In your case with constant thickness I think quite a simple triangulation will work - using Loop and Bling for all the "curved bits". When the two control triangles don't intersect it's easy. When they do, the part outside the intersection is easy. So the only hard part is within the intersection (which should be a triangle).
Within the intersection you want to shade a pixel only if both control triangles lead to it being shaded via Loop and Bling. So the fragment shader needs to be able to do texture lookups for both triangles. One can be as standard, and you'll need to add a vec2 varying variable for the second set of texture coordinates, which you'll need to set appropriately for each vertex of the triangle. As well you'll need a uniform "sampler2D" variable for the texture which you can then sample via texture2D. Then you just shade fragments that satisfy the checks for both control triangles (within the intersection).

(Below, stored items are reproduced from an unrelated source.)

==> config.mk <==
export PLATFORM = sky130hd
export DESIGN_NAME = iel_error_logger
export DESIGN_NICKNAME = d
export VERILOG_FILES = /design/src/design/iel_pkg.sv /design/src/design/iel_error_logger.sv /design/src/design/iel_sev_merge.sv /design/src/design/iel_inbound_fmt.sv
export SDC_FILE = /design/constraint.sdc
export NUM_CORES = 1
export LEC_CHECK = 0
export CORE_ASPECT_RATIO = 0.9
export CORE_MARGIN = 2
export CORE_UTILIZATION = 35
export DETAILED_ROUTE_END_ITERATION = 7
export DONT_BUFFER_PORTS = 1
export PLACE_DENSITY_LB_ADDON = 0.08
export SYNTH_ARGS = -nofsm -noshare
export SYNTH_HDL_FRONTEND = slang
export SYNTH_SLANG_ARGS = --single-unit
==> constraint.sdc <==
create_clock -name clk -period 6.08 [get_ports clk]
set_clock_uncertainty 0.05 [all_clocks]
set_input_delay 0.304 -clock clk [delete_from_list [all_inputs] [get_ports clk]]
set_output_delay 0.304 -clock clk [all_outputs]
set_load 0.1 [all_outputs]
==> src/design/iel_pkg.sv <==
// iel_pkg: constants and types shared by the i/o bus error logger.
// assumes a 64-bit register port with 12-bit byte offsets, one clock.
package iel_pkg;

  // register byte offsets
  localparam logic [11:0] IEL_OFF_OUT_ADDR  = 12'h070;
  localparam logic [11:0] IEL_OFF_CTL       = 12'h040;
  localparam logic [11:0] IEL_OFF_IN_ADDR   = 12'h290;
  localparam logic [11:0] IEL_OFF_IN_TYPE   = 12'h298;
  localparam logic [11:0] IEL_OFF_CFG       = 12'h680;
  localparam logic [11:0] IEL_OFF_STATUS    = 12'h688;
  localparam logic [11:0] IEL_OFF_OWNER     = 12'h690;

  // fault_response_config fields
  localparam int IEL_CFG_SMART = 0;

  // status_info_control_reg fields
  localparam int IEL_CTL_WIPE     = 0;
  localparam int IEL_CTL_WIPE2    = 1;
  localparam int IEL_CTL_FAIL     = 2;
  localparam int IEL_CTL_BRST     = 3;
  localparam int IEL_CTL_BRST_MET = 4;

  // fault_status_log fields
  localparam int IEL_ST_CODE_LSB  = 56;
  localparam int IEL_ST_LEGACY_REP = 55;
  localparam int IEL_ST_FATAL     = 54;
  localparam int IEL_ST_NONCORR   = 53;
  localparam int IEL_ST_FIXED     = 52;
  localparam int IEL_ST_FAIL_SNAP = 51;
  localparam int IEL_ST_S_SNAP    = 50;
  localparam int IEL_ST_FIXED_REP = 44;
  localparam int IEL_ST_NONC_REP  = 43;
  localparam int IEL_ST_FATAL_REP = 42;

  // fault_bus_owner_log fields: bit 0 is the bridge itself, 1..6 slots a..f
  localparam int IEL_MID_SELF   = 0;
  localparam int IEL_MID_SLOT_A = 1;

  // inbound_fault_type_log fields
  localparam int IEL_TY_ATTR_LSB = 32;

  // reset values
  localparam logic IEL_CFG_SMART_RST = 1'b0;
  localparam logic IEL_CTL_FAIL_RST  = 1'b0;
  localparam logic IEL_CTL_BRST_RST  = 1'b1;

  // minimum i/o bus reset time
  localparam int IEL_CLK_PERIOD_NS   = 8;
  localparam int IEL_BUS_RST_MIN_NS  = 1000000;
  localparam int IEL_BUS_RST_MIN_CYC =
    (IEL_BUS_RST_MIN_NS + IEL_CLK_PERIOD_NS - 1) / IEL_CLK_PERIOD_NS;

  typedef enum logic [1:0] {
    IEL_SEV_NONE  = 2'b00,
    IEL_SEV_CORR  = 2'b01,
    IEL_SEV_UNC   = 2'b10,
    IEL_SEV_FATAL = 2'b11
  } iel_sev_t;

  typedef enum logic [1:0] {
    IEL_BUS_PCI  = 2'b00,
    IEL_BUS_AGP  = 2'b01,
    IEL_BUS_PCIX = 2'b10
  } iel_bus_t;

endpackage : iel_pkg

==> src/design/iel_error_logger.sv <==
// iel_error_logger: i/o bus error logs, error config and status/control.
// assumes error events arrive as one-cycle strobes on this clock and the
// register port is a simple same-clock read/write strobe interface.
//
// Operation
// - smart/dumb bit one selects smart handling, zero selects dumb handling
// - error code replaced only by a strictly more severe error
// - fatal, uncorrected, corrected detect flags set when that class occurs
// - per-class repeat flags at bits 44, 43, 42 on second error
// - hard-fail setting captured when first or most severe error logs
// - smart setting captured when first or most severe error logs
// - writing both log-clear bits in status/control clears the status log
// - owner, inbound address, type, outbound address follow error code overwrite
// - dumb-mode address parity raises system error, counted as second fatal
// - legacy overflow set when fatal logged and another fatal arrives
// - legacy overflow set on second uncorrected with no fatal logged
// - legacy overflow stays clear across mixed uncorrected and single fatal
// - bus owner log is one-hot, valid only after owner-logging errors
// - owner bits map slots a to f; agp only a; pci-x never f
// - bridge self position in owner log is never set
// - upper inbound address bits forced zero without dual-address cycle
// - pci zeroes inbound address bits 1:0; pci-x keeps those two bits
// - inbound type flags: dma read, dma write, peer write, msi
// - pci-x attribute phase captured into the type log only on pci-x
// - bus reset function bit holds the bus in reset until cleared
`timescale 1ns/10ps
module iel_error_logger #(
  parameter int unsigned BRST_MIN_CYC = iel_pkg::IEL_BUS_RST_MIN_CYC
) (
  // clock and reset
  input  wire logic                clk,
  input  wire logic                rst,
  // register port
  input  wire logic                reg_rd,
  input  wire logic                reg_wr,
  input  wire logic [11:0]         reg_addr,
  input  wire logic [63:0]         reg_wdata,
  output logic [63:0]              reg_rdata,
  output logic                     reg_rvalid,
  // bus context
  input  iel_pkg::iel_bus_t        bus_mode,
  // error event
  input  wire logic                err_valid,
  input  iel_pkg::iel_sev_t        err_sev,
  input  wire logic [7:0]          err_code,
  input  wire logic                err_apar,
  input  wire logic                err_log_master,
  input  wire logic [5:0]          err_master_req,
  input  wire logic                err_log_inbound,
  input  wire logic                in_dac,
  input  wire logic [63:0]         in_addr,
  input  wire logic [3:0]          in_type,
  input  wire logic [31:0]         in_attr,
  input  wire logic                err_log_outbound,
  input  wire logic [63:0]         out_addr,
  // bus side outputs
  output logic                     bus_serr_req,
  output logic                     bus_reset_func
);
  import iel_pkg::*;

  typedef struct packed {
    logic        smart;
    logic        fail_rsp;
    logic        brst;
    logic [16:0] brst_cnt;
    logic        brst_met;
    iel_sev_t    sev;
    logic [7:0]  code;
    logic [2:0]  det;
    logic [2:0]  rep;
    logic        leg_rep;
    logic        fail_snap;
    logic        s_snap;
    logic [63:0] in_addr_log;
    logic [63:0] in_type_log;
    logic [63:0] owner_log;
    logic [63:0] out_addr_log;
    logic        serr;
    logic [63:0] rdata;
    logic        rvalid;
  } iel_state_t;

  iel_state_t state_ff;
  iel_state_t nxt_state;

  logic        ctl_wr;
  logic        log_wipe;
  logic        apar_dumb;
  iel_sev_t    base_sev;
  logic [2:0]  base_det;
  logic [2:0]  base_rep;
  logic        base_leg;
  iel_sev_t    eff_sev;
  logic        overwrite;
  logic [2:0]  merged_det;
  logic [2:0]  merged_rep;
  logic        merged_leg;
  logic [63:0] fmt_addr;
  logic [63:0] fmt_type;
  logic [63:0] fmt_owner;

  // status word as software sees it; unnamed bits read zero
  function automatic logic [63:0] status_word(input iel_state_t s);
    logic [63:0] w;
    w = '0;
    w[IEL_ST_CODE_LSB +: 8] = s.code;
    w[IEL_ST_LEGACY_REP]    = s.leg_rep;
    w[IEL_ST_FATAL]         = s.det[2];
    w[IEL_ST_NONCORR]       = s.det[1];
    w[IEL_ST_FIXED]         = s.det[0];
    w[IEL_ST_FAIL_SNAP]     = s.fail_snap;
    w[IEL_ST_S_SNAP]        = s.s_snap;
    w[IEL_ST_FIXED_REP]     = s.rep[0];
    w[IEL_ST_NONC_REP]      = s.rep[1];
    w[IEL_ST_FATAL_REP]     = s.rep[2];
    return w;
  endfunction : status_word

  // wipe needs both clear bits so a stray single-bit write cannot lose a log
  assign ctl_wr    = reg_wr && (reg_addr == IEL_OFF_CTL);
  assign log_wipe  = ctl_wr && reg_wdata[IEL_CTL_WIPE] && reg_wdata[IEL_CTL_WIPE2];
  assign apar_dumb = err_valid && err_apar && !state_ff.smart;

  // wipe is applied first so an event in the same cycle still lands
  assign base_sev = log_wipe ? IEL_SEV_NONE : state_ff.sev;
  assign base_det = log_wipe ? 3'b000 : state_ff.det;
  assign base_rep = log_wipe ? 3'b000 : state_ff.rep;
  assign base_leg = log_wipe ? 1'b0 : state_ff.leg_rep;

  iel_sev_merge u_merge (
    .logged_sev (base_sev),
    .class_det  (base_det),
    .class_rep  (base_rep),
    .legacy_rep (base_leg),
    .evt_valid  (err_valid),
    .evt_sev    (err_sev),
    .apar_dumb  (apar_dumb),
    .eff_sev    (eff_sev),
    .overwrite  (overwrite),
    .merged_det (merged_det),
    .merged_rep (merged_rep),
    .merged_leg (merged_leg)
  );

  iel_inbound_fmt u_fmt (
    .bus_mode   (bus_mode),
    .in_dac     (in_dac),
    .in_addr    (in_addr),
    .in_type    (in_type),
    .in_attr    (in_attr),
    .master_req (err_master_req),
    .fmt_addr   (fmt_addr),
    .fmt_type   (fmt_type),
    .fmt_owner  (fmt_owner)
  );

  // next state: register writes, wipe, event merge, reset hold, read mux
  always_comb begin
    nxt_state        = state_ff;
    nxt_state.serr   = 1'b0;
    nxt_state.rvalid = 1'b0;
    if (reg_wr && (reg_addr == IEL_OFF_CFG)) begin
      nxt_state.smart = reg_wdata[IEL_CFG_SMART];
    end
    if (ctl_wr) begin
      nxt_state.fail_rsp = reg_wdata[IEL_CTL_FAIL];
      nxt_state.brst     = reg_wdata[IEL_CTL_BRST];
    end
    if (log_wipe) begin
      nxt_state.code         = 8'h00;
      nxt_state.fail_snap    = 1'b0;
      nxt_state.s_snap       = 1'b0;
      nxt_state.in_addr_log  = '0;
      nxt_state.in_type_log  = '0;
      nxt_state.owner_log    = '0;
      nxt_state.out_addr_log = '0;
    end
    nxt_state.sev = base_sev;
    nxt_state.det = merged_det;
    nxt_state.rep = merged_rep;
    nxt_state.leg_rep = merged_leg;
    // every correlated log moves only together with the code
    if (overwrite) begin
      nxt_state.sev          = eff_sev;
      nxt_state.code         = err_code;
      nxt_state.fail_snap    = state_ff.fail_rsp;
      nxt_state.s_snap       = state_ff.smart;
      nxt_state.owner_log    = err_log_master ? fmt_owner : '0;
      nxt_state.in_addr_log  = err_log_inbound ? fmt_addr : '0;
      nxt_state.in_type_log  = err_log_inbound ? fmt_type : '0;
      nxt_state.out_addr_log = err_log_outbound ? out_addr : '0;
    end
    nxt_state.serr = apar_dumb;
    // status only: the hold time is software's job, this just reports it
    if (!nxt_state.brst || !state_ff.brst) begin
      nxt_state.brst_cnt = 17'h0_0000;
      nxt_state.brst_met = 1'b0;
    end else if (!state_ff.brst_met) begin
      nxt_state.brst_cnt = state_ff.brst_cnt + 17'h0_0001;
      nxt_state.brst_met = (nxt_state.brst_cnt >= 17'(BRST_MIN_CYC));
    end
    if (reg_rd) begin
      nxt_state.rvalid = 1'b1;
      case (reg_addr)
        IEL_OFF_CFG:      nxt_state.rdata = {63'h0, state_ff.smart};
        IEL_OFF_CTL:      nxt_state.rdata = {59'h0, state_ff.brst_met, state_ff.brst,
                                             state_ff.fail_rsp, 2'b00};
        IEL_OFF_STATUS:   nxt_state.rdata = status_word(state_ff);
        IEL_OFF_OWNER:    nxt_state.rdata = state_ff.owner_log;
        IEL_OFF_IN_ADDR:  nxt_state.rdata = state_ff.in_addr_log;
        IEL_OFF_IN_TYPE:  nxt_state.rdata = state_ff.in_type_log;
        IEL_OFF_OUT_ADDR: nxt_state.rdata = state_ff.out_addr_log;
        default:          nxt_state.rdata = '0;
      endcase
    end
  end

  // single state register, synchronous reset
  always_ff @(posedge clk) begin
    if (rst) begin
      state_ff       <= '0;
      state_ff.smart <= IEL_CFG_SMART_RST;
      state_ff.fail_rsp <= IEL_CTL_FAIL_RST;
      state_ff.brst     <= IEL_CTL_BRST_RST;
    end else begin
      state_ff <= nxt_state;
    end
  end

  assign reg_rdata      = state_ff.rdata;
  assign reg_rvalid     = state_ff.rvalid;
  assign bus_serr_req   = state_ff.serr;
  assign bus_reset_func = state_ff.brst;
endmodule : iel_error_logger

==> src/design/iel_sev_merge.sv <==
// iel_sev_merge: folds one error event into the severity flags.
// assumes the caller has already applied any log wipe to its inputs.
`timescale 1ns/10ps
module iel_sev_merge (
  // logged state
  input  iel_pkg::iel_sev_t logged_sev,
  input  wire logic [2:0]   class_det,
  input  wire logic [2:0]   class_rep,
  input  wire logic         legacy_rep,
  // incoming event
  input  wire logic         evt_valid,
  input  iel_pkg::iel_sev_t evt_sev,
  input  wire logic         apar_dumb,
  // merged result
  output iel_pkg::iel_sev_t eff_sev,
  output logic              overwrite,
  output logic [2:0]        merged_det,
  output logic [2:0]        merged_rep,
  output logic              merged_leg
);
  import iel_pkg::*;

  // a dumb-mode address parity error is fatal whatever its source said
  assign eff_sev   = apar_dumb ? IEL_SEV_FATAL : evt_sev;
  // only a strictly higher severity takes over the log
  assign overwrite = evt_valid && (eff_sev > logged_sev);

  // one detect and repeat pair per class, class g has severity g+1
  for (genvar g = 0; g < 3; g++) begin : g_cls
    logic hit;
    assign hit = evt_valid && (eff_sev == iel_sev_t'(2'(g + 1)));
    assign merged_det[g] = class_det[g] | hit;
    // the system-error the bridge raises counts as a second fatal
    assign merged_rep[g] = class_rep[g] |
                           (hit && (class_det[g] || (apar_dumb && g == 2)));
  end

  // legacy overflow: a repeat of the highest class logged, unc or fatal only
  assign merged_leg = legacy_rep |
                      (evt_valid && (eff_sev >= IEL_SEV_UNC) &&
                       ((eff_sev == logged_sev) || apar_dumb));

endmodule : iel_sev_merge

==> src/design/iel_inbound_fmt.sv <==
// iel_inbound_fmt: shapes inbound address, type and bus owner log words.
// assumes bus mode and request lines come from logic on the same clock.
`timescale 1ns/10ps
module iel_inbound_fmt (
  // bus context
  input  iel_pkg::iel_bus_t bus_mode,
  // inbound transaction
  input  wire logic         in_dac,
  input  wire logic [63:0]  in_addr,
  input  wire logic [3:0]   in_type,
  input  wire logic [31:0]  in_attr,
  input  wire logic [5:0]   master_req,
  // formatted log words
  output logic [63:0]       fmt_addr,
  output logic [63:0]       fmt_type,
  output logic [63:0]       fmt_owner
);
  import iel_pkg::*;

  // true when exactly one bit is set
  function automatic logic is_onehot(input logic [5:0] v);
    return (v != 6'h00) && ((v & (v - 6'h01)) == 6'h00);
  endfunction : is_onehot

  logic [5:0] slot_mask;
  logic [5:0] slots;

  // agp has only the graphics master, pci-x never uses slot f
  always_comb begin
    case (bus_mode)
      IEL_BUS_AGP:  slot_mask = 6'h01;
      IEL_BUS_PCIX: slot_mask = 6'h1f;
      default:      slot_mask = 6'h3f;
    endcase
  end

  assign slots = master_req & slot_mask;

  // one-hot or nothing; the bridge position stays clear
  always_comb begin
    fmt_owner = '0;
    if (is_onehot(slots)) begin
      fmt_owner[IEL_MID_SLOT_A +: 6] = slots;
    end
    fmt_owner[IEL_MID_SELF] = 1'b0;
  end

  // single-address cycles carry no upper half; pci drops byte bits
  assign fmt_addr[63:32] = in_dac ? in_addr[63:32] : 32'h0000_0000;
  assign fmt_addr[31:2]  = in_addr[31:2];
  assign fmt_addr[1:0]   = (bus_mode == IEL_BUS_PCIX) ? in_addr[1:0] : 2'b00;

  // type flags low, attribute phase high and only on pci-x
  always_comb begin
    fmt_type = '0;
    fmt_type[3:0] = in_type;
    if (bus_mode == IEL_BUS_PCIX) begin
      fmt_type[IEL_TY_ATTR_LSB +: 32] = in_attr;
    end
  end

endmodule : iel_inbound_fmt

# Yosys cells after proc, flatten, opt, wreduce, memory -nomap -nowiden

Cells that the tools add are included.

Register bits: 362
Output and inout bits: 67
Bits of input ports: 268
Word-level logic and storage cells: 94

Add/subtract/negate cells: 2
Reductions and logical operators: 26
Bitwise operators: 9
Multiplexer cells: 22
Magnitude comparators: 3
Equality and inequality tests: 13

Operator list:

| cell                    | number |
|---|---|
| $mux W258               | 2 |
| $pmux W64 S7            | 1 |
| $mux W64                | 3 |
| $mux W32                | 2 |
| $eq A12 B11 Y1 const B  | 3 |
| $eq A12 B10 Y1 const B  | 2 |
| $eq A12 B7 Y1 const B   | 2 |
| $add A17 B1 Y17 const B | 1 |
| $ge A17 B17 Y1 const B  | 1 |
| $logic_and A1 B1 Y1     | 16 |
| $and A6 B6 Y6           | 2 |
| $pmux W6 S2             | 1 |
| $mux W10                | 1 |
| $mux W8                 | 1 |
| $mux W7                 | 1 |
| $or A1 B1 Y1            | 7 |
| $eq A2 B2 Y1 const B    | 3 |
| $logic_not A6 Y1        | 1 |
| $mux W2                 | 3 |
| $mux W3                 | 2 |
| $mux W6                 | 1 |
| $reduce_bool A6 Y1      | 1 |
| $sub A6 B1 Y6 const B   | 1 |
| $eq A2 B1 Y1 const B    | 2 |
| other kinds (8)         | 15 |

# Longest topological paths before layout

Depth in word-level cells: 10
Mapped depth: 15
Gate-level depth less buffers: 11

# Modules after synthesis

A second synthesis with hierarchy kept.

Cell total of the unflattened synthesis: 1845
Area, all modules: 16545.9 µm²

By module, submodules not included:

| module           | cells an instance | sequential area each (µm²) | area an instance (µm²) | instances |
|---|---|---|---|---|
| iel_error_logger | 1604              | 7247.0                     | 14854.2                | 1 |
| iel_inbound_fmt  | 217               | 0.0                        | 1531.5                 | 1 |
| iel_sev_merge    | 24                | 0.0                        | 160.2                  | 1 |

# Worst setup path after synthesis

OpenSTA, ideal clock, no wires.

Kind: input to register
Start point: input reg_addr[2]
End point: register state_ff[117] (netlist name)
Setup slack: 2.947 ns
Library setup time: 0.128 ns
Path buffers: 5
Data arrival time: 2.956 ns
Cell stages on the path: 15
Cell sequence: nor4_2 -> and3_1 -> buf_2 -> nand4_1 -> clkbuf_1 -> nand2_1 -> ha_1 -> nor2b_1 -> o211a_1 -> buf_2 -> and2_1 -> clkbuf_1 -> buf_1 -> a22oi_1 -> nor2_1

Cells in the longest elaborated chain, start to end: 8
Elaborated cells on any way between the ends: 9

Ends and longest elaborated chain:

| element                                                | RTL line                | source |
|---|---|---|
| start: declaration                                     | iel_error_logger.sv:36  | `input wire logic [11:0] reg_addr,` |
| $eq A12 B7 Y1 (*)                                      | iel_error_logger.sv:121 | `assign ctl_wr = reg_wr && (reg_addr == IEL_OFF_CTL);` |
| $logic_and A1 B1 Y1 (*)                                | iel_error_logger.sv:121 |  |
| $logic_and A1 B1 Y1 (*) (2 in series)                  | iel_error_logger.sv:122 | `assign log_wipe = ctl_wr && reg_wdata[IEL_CTL_WIPE] && reg_wdata[IEL_CTL_WIPE2];` |
| $mux W2                                                | iel_error_logger.sv:126 | `assign base_sev = log_wipe ? IEL_SEV_NONE : state_ff.sev;` |
| $gt A2 B2 Y1                                           | iel_sev_merge.sv:26     | `assign overwrite = evt_valid && (eff_sev > logged_sev);` |
| $logic_and A1 B1 Y1                                    | iel_sev_merge.sv:26     |  |
| $mux W258 / $reduce_bool A2 Y1 (equally long branches) | -                       |  |
| end signal: assignment                                 | iel_error_logger.sv:227 | `state_ff <= nxt_state;` |
| end: declaration                                       | iel_error_logger.sv:84  | `iel_state_t state_ff;` |

Mark *: on every way between the ends. The rest lies on a longest branch, timed or not.
A chain may end at the register's enable or synchronous reset.

# Worst setup path after layout

Start point: input reg_addr[2]
End point: register state_ff[80] (netlist name)

Same word-level chain as after synthesis.

==> reports/metrics.cfg <==
[synthesis]
synth_top_area_share_pct = 49.27
synth_seq_cells = 276
ys_seq_area_share_pct = 49.27
yosysWarnings = 0
synth_area_leaders = dfxtp_1 49%, a22oi_1 13%, nor2_1 7.2%
async_reset_ff_share_pct = 0
synth_cells = 1249
syn_nets = 1523
synth_most_common_cell = dfxtp_1
synth_cell_types = 52
syn_area_per_cell_um2 = 8.979
synth_commonest_cells = 276 x dfxtp_1, 216 x nor2_1, 192 x a22oi_1
synth_edf_count = 0
yosysTopAreaCell = dfxtp_1
synthFlopType = dfxtp_1
netlist_area_um2 = 11210

[routing]
wl_mm = 36.77
viasPerCell = 5.408
ant_nets = 0
drc_errors = 0
dr.pass1.iters = 6
wl_per_cell_um = 20.97
drtIter0Drc = 684
vias = 9480

[die]
rows = 62
start_util_pct = 35.35
chipWidth_um = 192.7
dieHeight_um = 173.8
die_area_um2 = 33490
coreArea_um2 = 31730
io_pins = 335

[placed_design]
dpl_cell_area_um2 = 10910
port_buffers = 0
place_congestion = 0.7773
dp.final_hpwl_mm = 22.10

[power]
leakage_nw = 4.842
peakVddDrop_uv = 217.4
p_per_area_nw_per_um2 = 297.4

[setup_path]
required_ns = 6.53
critPathKind = in2reg
worstPathArrival_ns = 4.88
crit_path_start_kind = input pin
endpoint_kind = flop
worstPathMaxFanout = 64

[clock_tree]
clk_path_buf_depth = 3
clkTransAtPathRegs_ns = 0.06
cts_max_level = 1
cts_tree = done
cts_root_buf = clkbuf_16
cts_sinks = 276
numCtsBuffers = 31
insertion_delay_ns = 0.57
cts_resized = 0

[sta]
worst-slew-pin-transition_ns = 1.151
slew_violations = 0
rsz0062_at_grt = no
fmax_ghz = 0.2259
setup_tns_ns = 0
setup_viol = 0
min_period_ns = 4.428
hold_viol = 0
relSlewSlack_pct = 22.92
post-route-period-util_pct = 72.82

[cells_and_area]
drive_gt1_share_pct = 5.843
fin_area_um2 = 13830
syn_to_final_growth_pct = 23.30
final_nets = 1585

[global_routing]
antenna_found_initial = 4
grt_usage_pct = 21.31
grt_max_degree = 193
overflow = 0
grt_pass1_wl_mm = 56.11
grt_pass1_vias = 9502

[flow_run]
drv_cap = 0

[hold_path]
hold_class = in2reg

[status]
status = finished clean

I think this works in every case, but it's possible I've missed something.
I don't know how to exactly solve this, but it's very interesting. I think you need every different processing unit in the GPU:
Vertex shader
Throw a normal line of points to your vertex shader. Let the vertex shader displace the points to the bezier.
Geometry shader
Let your geometry shader create an extra point per vertex.
foreach (point p in bezierCurve)
new point(p+(0,thickness,0)) // in tangent with p1-p2
Fragment shader
To stroke your bezier with a special stroke, you can use a texture with an alpha channel. You can check the alpha channel on its value. If it's zero, clip the pixel. This way, you can still make the system think it is a solid line, instead of a half-transparent one. You could apply some patterns in your alpha channel.
I hope this will help you on your way. You will have to figure out things yourself a lot, but I think that the Geometry shading will speed your bezier up.
Still for the stroking I keep with my choice of creating a GL_QUAD_STRIP and an alpha-channel texture.